Da parecchi giorni è aperto nel nostro Paese un dibattito politico che coinvolge sia la maggioranza di Governo, sia l’opposizione, sulla possibilità o meno di reperire risorse per la ricostruzione dei comuni dell’Abruzzo colpiti dal terremoto attraverso l’introduzione di una addizionale, una tantum, sui redditi più elevati.

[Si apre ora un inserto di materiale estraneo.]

==> src/rtl/data_pack_builder.sv <==
`default_nettype none
// ============================================================================
// data_pack_builder: frames a 72-bit word as {HEADER, data, CRC16} and streams
// it MSB-first as 12 bytes over a valid/ready byte link.   Rev 1.0
// ============================================================================

module CRC16_D72 (
    input  logic [71:0] Data,
    input  logic [15:0] crc,
    output logic [15:0] newcrc
);
    logic [15:0] c;
    logic        fb;

    // Bit-serial equivalent of polynomial 0x8005, data consumed from bit 71 down.
    always_comb begin
        c  = crc;
        fb = 1'b0;
        for (int i = 71; i >= 0; i--) begin
            fb = c[15] ^ Data[i];
            c  = {c[14:0], 1'b0};
            if (fb) begin
                c = c ^ 16'h8005;
            end
        end
        newcrc = c;
    end
endmodule

module data_pack_builder #(
    parameter logic [7:0] HEADER = 8'h3C
) (
    input  logic        clk,
    input  logic        reset,
    input  logic [71:0] in_data,
    input  logic        in_valid,
    output logic        in_ready,
    output logic [95:0] packet,
    output logic [7:0]  tx_byte,
    output logic        tx_valid,
    input  logic        tx_ready,
    output logic        tx_sop,
    output logic        tx_eop,
    output logic        busy,
    output logic [15:0] pkt_count
);
    typedef enum logic [0:0] {
        IDLE = 1'b0,
        SEND = 1'b1
    } state_t;

    state_t      state;
    state_t      state_next;
    logic [3:0]  idx;
    logic [3:0]  idx_next;
    logic        capture;
    logic        count_inc;
    logic [15:0] crc_out;
    logic [95:0] shifted;

    CRC16_D72 u_crc (
        .Data   (in_data),
        .crc    (16'h0000),
        .newcrc (crc_out)
    );

    always_ff @(posedge clk or posedge reset) begin
        if (reset) begin
            state <= IDLE;
        end else begin
            state <= state_next;
        end
    end

    always_comb begin
        state_next = state;
        idx_next   = idx;
        capture    = 1'b0;
        count_inc  = 1'b0;
        case (state)
            IDLE: begin
                if (in_valid) begin
                    capture    = 1'b1;
                    idx_next   = 4'd0;
                    state_next = SEND;
                end
            end
            SEND: begin
                if (tx_ready) begin
                    if (idx == 4'd11) begin
                        count_inc  = 1'b1;
                        state_next = IDLE;
                    end else begin
                        idx_next = idx + 4'd1;
                    end
                end
            end
            default: state_next = IDLE;
        endcase
    end

    // Every output is a decode of registered state, idx and packet.
    always_comb begin
        shifted  = packet << {idx, 3'b000};
        tx_byte  = shifted[95:88];
        in_ready = (state == IDLE) && !reset;
        tx_valid = (state == SEND);
        busy     = (state == SEND);
        tx_sop   = (state == SEND) && (idx == 4'd0);
        tx_eop   = (state == SEND) && (idx == 4'd11);
    end

    always_ff @(posedge clk or posedge reset) begin
        if (reset) begin
            idx       <= 4'd0;
            packet    <= 96'h0;
            pkt_count <= 16'h0000;
        end else begin
            idx <= idx_next;
            if (capture) begin
                packet <= {HEADER, in_data, crc_out};
            end
            if (count_inc) begin
                pkt_count <= pkt_count + 16'd1;
            end
        end
    end
endmodule

`default_nettype wire

==> config.mk <==
export PLATFORM = sky130hd
export DESIGN_NAME = data_pack_builder
export DESIGN_NICKNAME = d
export VERILOG_FILES = /design/src/rtl/data_pack_builder.sv
export SDC_FILE = /design/constraint.sdc
export NUM_CORES = 1
export LEC_CHECK = 0
export CAP_MARGIN = 40
export CELL_PAD_IN_SITES_DETAIL_PLACEMENT = 1
export CELL_PAD_IN_SITES_GLOBAL_PLACEMENT = 1
export CORE_MARGIN = 8
export CORE_UTILIZATION = 33
export DETAILED_ROUTE_END_ITERATION = 8
export PLACE_DENSITY_LB_ADDON = 0.1
export REMOVE_ABC_BUFFERS = 1
export SLEW_MARGIN = 20
export SYNTH_ARGS = -nofsm -noshare
export SYNTH_HDL_FRONTEND = slang
export SYNTH_SLANG_ARGS = --single-unit
==> constraint.sdc <==
create_clock -name clk -period 4.2 [get_ports clk]
set_input_delay 1.26 -clock clk [delete_from_list [all_inputs] [get_ports clk]]
set_output_delay 1.26 -clock clk [all_outputs]
set_load 0.02 [all_outputs]
* Yosys cells after proc, flatten, opt, wreduce, memory -nomap -nowiden *
Cells that the tools add are included.

storage, ports and cells
  bits in registers = 110
  bits of input ports = 76
  output and inout port bits = 125

cells by class
  $add $sub $neg = 2
  equal/unequal tests = 4
  shift operators = 1
  multiplexer cells = 84
  bitwise operators = 143
  reductions and logical operators = 6

operator list
  operator                                                         number
  16-bit two-way mux                                               72
  3-bit inverter                                                   71
  94-bit by 7-bit left shift with 96-bit output                    1
  1-bit XOR                                                        71
  16-bit by 1-bit adder with 16-bit output, second input constant  1
  4-bit two-way mux                                                3
  4-bit case mux with 2 select lines                               1
  1-bit two-way mux                                                7
  2-bit inequality test, second input constant                     3
  4-bit by 1-bit adder with 4-bit output, second input constant    1
  4-bit == test, second input constant                             1
  4-bit logical NOT                                                1
  1-bit logical AND                                                3
  3-bit AND reduction                                              1
  1-bit case mux with 2 select lines                               1
  1-bit logical NOT                                                1
  1-bit inverter                                                   1

* Longest topological paths before layout *
Gate-level depths: netlist of run 1.

  depth in word-level cells = 143
  mapped depth = 9

* Modules after synthesis *
From an unflattened synthesis of run 1, not the netlist that was laid out.

second synthesis, totals
  cells, all modules = 510
  area, all modules = 7,219.4 um^2

by module, submodules not included
  module             times used  cells each  area each (um^2)  seq. area each (um^2)
  data_pack_builder  1           352         5,161.2           2,752.6
  CRC16_D72          1           158         2,058.2           0.0

* Worst setup path after synthesis of run 1 *
OpenSTA, ideal clock, no wires.

  path type = input -> register
  start point = input in_data[65]
  end point = register packet[1]
  library setup time = 132 ps
  data arrival time = 3,534 ps
  data required time = 4,068 ps
  slack = 534 ps
  stages = 8
  path through = xor2_1 > xnor3_1 > xnor3_2 > xnor2_1 > xnor3_2 > xnor3_2 > xnor2_1 > o21ai_1

on the way
  word-level cells in the longest chain between the ends = 131
  elaborated cells between the ends (all ways) = 193
  classes of those cells = 66 x mux; 127 x bitwise

ends and longest elaborated chain
  what                                RTL line  RTL
  from (decl)                         35        input logic [71:0] in_data,
  1-bit XOR *                         20        fb = c[15] ^ Data[i];
  16-bit two-way mux *                22        if (fb) begin
  1-bit XOR                           20
  16-bit two-way mux *                22
  1-bit XOR                           20
  16-bit two-way mux *                22
  1-bit XOR                           20
  16-bit two-way mux *                22
  [... 114 more ...]                  --
  1-bit XOR                           20
  16-bit two-way mux *                22
  1-bit XOR                           20
  16-bit two-way mux *                22
  1-bit XOR                           20
  16-bit two-way mux *                22
  1-bit XOR *                         20
  16-bit two-way mux * (2 in series)  22
  to (signal assigned)                121       packet <= {HEADER, in_data, crc_out};
  to (decl)                           38        output logic [95:0] packet,

Every way passes the cells marked *; elsewhere a longest branch is shown, timed or not.
A chain may end at the register's enable or synchronous reset.

* Worst setup path in the final report of run 1 *
  start point = input in_data[37]
  end point = register packet[1]

on the way
  word-level cells in the longest chain between the ends = 75
  elaborated cells between the ends (all ways) = 109
  classes of those cells = 38 x mux; 71 x bitwise

ends and longest elaborated chain
  what                                RTL line
  1-bit XOR *                         20
  16-bit two-way mux *                22
  1-bit XOR                           20
  16-bit two-way mux *                22
  1-bit XOR                           20
  16-bit two-way mux *                22
  1-bit XOR                           20
  16-bit two-way mux *                22
  [... 58 more ...]                   --
  1-bit XOR                           20
  16-bit two-way mux *                22
  1-bit XOR                           20
  16-bit two-way mux *                22
  1-bit XOR                           20
  16-bit two-way mux *                22
  1-bit XOR *                         20
  16-bit two-way mux * (2 in series)  22

Marked as above.

==> results.toml, run 1 <==
[synth]
synth_area_per_cell_sq_um = 9.84
ys_top_cells_by_area = "dfrtp_1 41%, xnor2_1 16%, nand2_1 14%"
cell_area_after_technology_mapping_sq_mm = 0.00669
synth-edff-count = 0
postSynth.asyncResetShare_pct = 100
seq_cells_post_synth = 110
synth-warning-count = 0
yosys_most_used_dff = "dfrtp_1"
cell_taking_the_most_area_after_synthesis = "dfrtp_1"
yosys.area.top_type_share_pct = 41.1
synth_sequential_area_ratio_pct = 41.1
synthCells = 680
post_synth_num_cell_types = 31

[timing]
fin_crit_sh_pct = 95.6
timing.final.max_slew_violations = 0
fin_skew_ps = 7.01
timing.final.ws_setup_ps = 185
timing.slew.headroom_pct = 50.0
transition_time_at_the_pin_with_the_least_slew_margin_ps = 750
finalCriticalPeriod_ps = 4020
max_freq_mhz = 249
setup-tns-final_ps = 0
setup_viol = 0
timing.final.hold_violations = 0

[final_layout]
finalNetCount = 990
layout-drive-gt1-share_pct = 11.5
final_cell_area_sq_mm = 0.00965
final_cell_mix = "247 x nand2_1, 196 x clkdlybuf4s50_1, 119 x xnor2_1, 110 x dfrtp_1, 57 x buf_4"
syn_to_final_growth_pct = 44.2
multi_input_comb_area_sq_mm = 0.00375
final_common_cell = "nand2_1"
ff_latch_area_sq_mm = 0.00275
fillers = 2288
final_cells = 1187

[setup_path]
worst-endpoint-arrival_ps = 4240
r2r_setup_slack_ps = 1750
worst_r2r_endpoint = "pkt_count[15]"
crit_path_max_fanout = 3
worstSetupPathType = "in2reg"
worstSetupEndpointType = "flip-flop"
start_kind = "input pin"
regToRegStartpoint = "idx[0]"
timing.critical_path.required_ps = 4430
worst_r2r_path_depth = 11

[routing]
met2WireLength_microns = 12600
post-route-drc-count = 0
routed_wirelength_microns = 26000
met1Wirelength_microns = 11200
met3WireLength_microns = 1680
drt-pass1-iter-count = 4
via_count = 5630
highest-signal-layer = "met4"
antenna_violating_nets_post_route = 0
detail_route.vias_per_cell = 4.74
post_drt_wl_per_cell_microns = 21.9
detailedRoute.firstIterationViolations = 308

[global_routing]
gr-total-overflow = 0
grt_pass1_wl_microns = 38600
first_global_vias = 6265
grt_usage_pct = 20.9
grt_start_max_net_pins = 59
antenna_violations_before_repair = 0

[power_and_ir_drop]
leakage_nw = 4.42
ir_worst_vdd_mv = 0.513
power_density_mw_per_mm2 = 783

[clock_network]
post-cts-setup-buffer-count = 0
cts_root_buffer = "clkbuf_16"
cts-buffers-inserted = 9
clock_tree_from_tritoncts = "built"
clockBufferDepth = 2
ctsHtreeMaxLevel = 3
clk_pin_slew_worst_paths_ps = 80
clock_sinks = 110
ctsResizeCount = 0
cts_hold_buf = 0
clk_latency_ps = 360

[placement]
place.detailed.instances = 1170
place.port_buffers = 196
pre_cts_ws_ps = -235
postPlaceCellArea_sq_mm = 0.00935
finalWeightedCongestion = 0.840
place.detailed.hpwl_microns = 20800

[floorplan]
core_area_sq_mm = 0.0200
die_height_microns = 158
effective_utilization_at_floorplan_pct = 33.4
row_count = 52
fp.dieArea_sq_mm = 0.0251
dieWidth_microns = 158
io-pin-count = 201

[hold_path]
timing.hold.worst_endpoint = "pkt_count[15]"
holdPathStages = 1
holdCritPathClass = "reg2reg"
hold_path_startpoint = "pkt_count[15]"

[outcome]
run_status = "finished, final reports clean"

[job]
max-cap-violations = 0
-- critical path, cell delays in order --
cell,delay [ps]
clkdlybuf4s50_1,550
xor2_2,190
xnor3_1,450
xnor3_2,440
xnor2_1,210
xnor3_2,460
xnor3_2,430
xnor2_1,190
o21ai_1,70
-- worst max path at each step --
stage,from,end
after detailed placement,in_data[37],packet[15]
final,in_data[37],packet[1]
after global placement,in_data[37],packet[1]
after floorplan,reset,busy
after global routing,in_data[37],packet[0]
after CTS,in_data[37],packet[1]
-- Yosys cell counts, types with 6 or more instances --
cell      number
dfrtp_1      110
o22ai_1        7
xnor2_1      119
inv_1         12
mux4_2        20
xor2_1        22
nor2_1        17
mux2i_1        9
buf_4          8
nand3_1        6
nand2_1      247
a21oi_1        6
o21ai_0       13
clkbuf_1      29
xnor3_1       20
-- layer usage --
layer / vias to the layer above / GRT usage, %
li1: 2626 / -
met1: 2832 / 26.3
met2: 152 / 35.5
met3: 20 / 4.91
met4: 0 / 4.89
met5: - / 0
-- metrics by stage --
stage	util, %	hold slack (ps)	power [mW]
final	48.1	484	7.55
after global routing	48.1	505	8.04
after CTS	48.1	486	7.63
after detailed placement	46.7	471	6.74
after global placement	46.5	463	6.64
after floorplan	-	582	4.64
-- cell type report --
| class | count | share of cell area, % |
|---|---|---|
| Multi-Input combinational cell | 521 | 38.8 |
| Sequential cell | 110 | 28.5 |
| Timing Repair Buffer | 257 | 25.7 |
| Tap cell | 270 | 3.50 |
| Clock buffer | 9 | 2.33 |
| Clock inverter | 7 | 0.597 |
| Inverter | 12 | 0.493 |
| Antenna cell | 1 | 0.0259 |
-- power by group --
group | switching, mW | leakage, nW | internal [mW]
logic | 2.35 | 2.90 | 2.44
clock network | 0.438 | 0.134 | 0.412
registers | 0.429 | 1.39 | 1.48
-- sequential cells by signal (all words and copies together), names as in the netlist --
| name | count |
|---|---|
| packet | 89 |
| pkt_count | 16 |
| idx | 4 |
| busy | 1 |
-- cell families after synthesis --
logic type | Yosys count | synth area share (%)
flip-flops | 110 | 41.1
AO/OA/AOI/OAI | 31 | 2.56
AND/OR/NAND/NOR | 286 | 16.7
multiplexers | 30 | 8.25
other | 1 | 0.0561
adder cells (fa/ha/maj) | 3 | 0.561
buffers and inverters | 52 | 3.37
XOR/XNOR | 167 | 27.3
No activity file was read; power rests on OpenSTA's default activity.
==> inputs of run 2 (changes only) <==
Settings changed: CAP_MARGIN 40 to default.
==> results.toml, run 2 (synthesized netlist as in run 1, its figures left out) <==
[global_routing]
grt.met1_usage_pct = 27.0
grt_pass1_wl_microns = 39100
grt-busiest-layer = "met2"
grt_start_max_net_pins = 105
first_global_vias = 6293
grt_use_met2_pct = 35.2
antenna_violations_before_repair = 1
gr-total-overflow = 0
grt_usage_pct = 21.1
gr-usage-met3_pct = 5.08

[clock_network]
ctsHtreeMaxLevel = 3
clk_latency_ps = 370
post-cts-setup-buffer-count = 0
cts_root_buffer = "clkbuf_16"
clock_tree_from_tritoncts = "built"
cts_hold_buf = 0
cts-buffers-inserted = 9
ctsResizeCount = 0
clockBufferDepth = 2
clk_pin_slew_worst_paths_ps = 80
clock_sinks = 110

[timing]
timing.slew.headroom_pct = 50.0
finalCriticalPeriod_ps = 4030
timing.final.hold_violations = 0
timing.hold.ws_ps = 481
timing.final.max_slew_violations = 0
grt_setup_unrepaired = "false"
setup_viol = 0
transition_time_at_the_pin_with_the_least_slew_margin_ps = 749
fin_skew_ps = 4.71
max_freq_mhz = 248
fin_crit_sh_pct = 95.9

[floorplan]
io-pin-count = 201
core_area_sq_mm = 0.0200
dieWidth_microns = 158
fp.dieArea_sq_mm = 0.0251
row_count = 52
die_height_microns = 158
effective_utilization_at_floorplan_pct = 33.4

[placement]
place.detailed.instances = 1169
place.detailed.hpwl_microns = 20600
postPlaceCellArea_sq_mm = 0.00933
finalWeightedCongestion = 0.840
place.port_buffers = 196

[final_layout]
fillers = 2296
largest_register_ffs = 89
final_cells = 1187
final_common_cell = "nand2_1"
syn_to_final_growth_pct = 44.3
final_cell_area_sq_mm = 0.00966
registers.top_by_ff_count = "packet"
layout-drive-gt1-share_pct = 11.5
final_cell_mix = "247 x nand2_1, 196 x clkdlybuf4s50_1, 119 x xnor2_1, 110 x dfrtp_1, 57 x buf_4"
biggestRegsByFlops = "packet: 89 flops, pkt_count: 16 flops, idx: 4 flops"
finalNetCount = 990

[setup_path]
worst_r2r_path_depth = 11
worstSetupPathType = "in2reg"
crit_path_max_fanout = 3
start_kind = "input pin"
worst-endpoint-arrival_ps = 4260
worstSetupEndpointType = "flip-flop"
timing.critical_path.required_ps = 4430

[power_and_ir_drop]
ir_worst_vdd_mv = 0.518
netSwitchingPower_mw = 3.22
power.internal_mw = 4.36
leakage_nw = 4.42
switching_share_pct = 42.5
clock_power_share_pct = 11.5
combinationalPowerShare_pct = 63.3
power_density_mw_per_mm2 = 785
finalPower_mw = 7.58
power.sequential.fraction_pct = 25.2

[routing]
via_count = 5669
drt-pass1-iter-count = 4
antenna_violating_nets_post_route = 0
detail_route.vias_per_cell = 4.78
post-route-drc-count = 0
detailedRoute.firstIterationViolations = 233
post_drt_wl_per_cell_microns = 21.8
routed_wirelength_microns = 25900

[job]
max-cap-violations = 0

[hold_path]
holdPathStages = 1
holdCritPathClass = "reg2reg"

[outcome]
run_status = "finished, final reports clean"
==> run 2: through the flow <==
stage	util (%)	setup slack, ps	setup TNS [ps]
finish	48.2	170	0
global route	48.2	5.56	0
CTS	48.0	88.7	0
detailed placement	46.5	-280	-797
global placement	46.5	-130	-355
floorplan	-	37.7	0
==> run 2: layer usage <==
layer  wire, microns  share of wire [%]  vias to the layer above
met5               0                  0                        -
met4             509                2.0                        0
met3            1610                6.2                       29
met2           12400                 48                      167
met1           11300                 44                     2851
li1                -                  -                     2622
==> run 2: cell type report <==
class	instances	area, sq um	area share (%)
Antenna cell	1	2.50	0.0259
Clock buffer	11	253	2.62
Clock inverter	5	40.0	0.415
Inverter	12	47.5	0.492
Multi-Input combinational cell	521	3750	38.8
Sequential cell	110	2750	28.5
Tap cell	270	338	3.50
Timing Repair Buffer	257	2480	25.7
==> run 2: worst max-delay path: stages <==
cell and delay (ps):
clkdlybuf4s50_1 560, xor2_2 180, xnor3_1 450, xnor3_2 440
xnor2_1 220, xnor3_2 460, xnor3_2 430, xnor2_1 170
o21ai_1 80
==> run 2: power groups by stage <==
| stage | Sequential (mW) | Combinational, mW | Clock, mW |
|---|---|---|---|
| floorplan | 2.40 | 2.24 | 0 |
| global placement | 1.91 | 4.73 | 0 |
| detailed placement | 1.93 | 4.81 | 0 |
| CTS | 1.91 | 4.83 | 0.888 |
| global route | 1.98 | 5.16 | 0.933 |
| finish | 1.91 | 4.80 | 0.871 |
==> run 2: path summary, 6_finish.rpt <==
path                                 endpoint  slack [ps]          start
worst min-delay path            pkt_count[15]         480  pkt_count[15]
max in group asynchronous          packet[60]        2060          reset
worst max register to register  pkt_count[15]        1770         idx[0]
worst min register to register  pkt_count[15]         480  pkt_count[15]
min in group asynchronous              idx[2]        1400          reset
worst max-delay path                packet[0]         170    in_data[37]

Trattasi di quella che più comunemente è stata definita come la “tassa sui ricchi” che dovrebbe prevedere” un incremento di due punti percentuali sull’IRPEF a carico di chi guadagna annualmente più di 100-120 mila euro; la proposta, avanzata in particolare dall’opposizione, è stata comunque per il momento respinta dalla maggioranza e non ha trovato d’accordo in merito neanche la Confindustria.
Intanto, nell’attesa che, anche se è improbabile, si decida per l’introduzione della “tassa sui ricchi“, i vertici del Codacons hanno dato il buon esempio donando il proprio 2% di IRPEF sui redditi 2007 a favore dei terremotati dell’Abruzzo. Secondo quanto riporta l’Associazione, hanno aderito a tale iniziativa i Presidenti nazionali del Codacons, ovverosia Marco Donzelli e Carlo Rienzi, ed i Presidenti del Codacons Puglia, Alessandro Amato, e Codacons Friuli Venezia Giulia, Vitto Claut.
I Presidenti citati, tutti avvocati, hanno così voluto dare un segnale forte nell’attesa che vengano risolte le dispute politiche sull’introduzione o meno della “tassa sui ricchi” a favore delle famiglie che hanno subito in Abruzzo danni materiali ed in molti casi anche la perdita dei propri cari.
L’Associazione, che tra l’altro ritiene che la solidarietà è bene che non venga imposta per Legge, invita tutti i contribuenti che hanno un reddito annuale superiore ai 120 mila euro di seguire l’esempio del Codacons destinando su base volontaria il proprio 2%.